16. The computer-based product design system of claim 10, wherein the computer-implemented framework is further configured to combine the results of performing the structural analysis and the results of performing the cost analysis by inputting the results from both the structural analysis and the cost analysis into a Multi-Objective Evolutionary Algorithm (MOEA).

17. The computer-based product design system of claim 16, wherein the computer-implemented framework is further configured to perform the structural analysis using at least some of the same design parameters as used when performing the cost analysis.

18. The computer-based product design system of claim 16, wherein the computer-implemented framework is further configured to perform the cost analysis using parameters additional to the design parameters used in performing the structural analysis.

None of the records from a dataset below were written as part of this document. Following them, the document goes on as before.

$ cat src/rtl/th_cmd_pkg.sv
// Shared test-harness definitions for the host->FPGA command link.
// Contents:
//   - default field widths and the packet width TH_PW;
//   - opcode constants (WRITE, READ, READRMV, START marker);
//   - receiver state encoding (ST_LOAD, ST_REPLAY, ST_DONE);
//   - thPacketBytes(): number of serial bytes that make up one packet.
package th_cmd_pkg;

  localparam int TH_UART_W = 8;
  localparam int TH_OP_W   = 8;
  localparam int TH_ADDR_W = 32;
  localparam int TH_DATA_W = 32;
  localparam int TH_TIME_W = 32;
  localparam int TH_PW     = TH_OP_W + TH_ADDR_W + TH_DATA_W + TH_TIME_W;

  localparam logic [7:0] TH_OP_WRITE   = 8'h00;
  localparam logic [7:0] TH_OP_READ    = 8'h01;
  localparam logic [7:0] TH_OP_READRMV = 8'h02;
  localparam logic [7:0] TH_OP_START   = 8'hFF;

  typedef enum logic [1:0] {
    ST_LOAD   = 2'd0,
    ST_REPLAY = 2'd1,
    ST_DONE   = 2'd2
  } thState_e;

  function automatic int thPacketBytes(input int packetW, input int byteW);
    return (packetW + byteW - 1) / byteW;
  endfunction

endpackage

19. A computer-readable medium for use on a computer system configured to perform product design, the computer-readable medium comprising computer-executable instructions for performing a method with at least one processor, wherein the method comprises:

selecting a baseline set of design parameters for a product derived from a plurality of potential design concepts;

simulating a design model based on a parametrization of the design model using at least some of the selected design parameters;

iteratively defining a plurality of variations of the simulated design model by simultaneously: performing a structural analysis of each successive variation of the simulated design model; performing a cost analysis of each successive variation of the simulated design model; and combining the results of performing the structural analysis and the cost analysis to arrive at a new variation of the simulated design model characterized by changes to both structural and cost parameters with respect to a previous variation of the simulated design model, wherein the changes move both the structural and cost parameters closer to target goals than in the previous variation, and obtaining a Pareto distribution of the plurality of variations of the simulated design model to arrive at a desired design concept for the product.

20. The computer-readable medium of claim 19, wherein the method further includes selecting the baseline set of design parameters from design parameters have the largest effect on at least one of structural characteristics and costs associated with a potential design concept.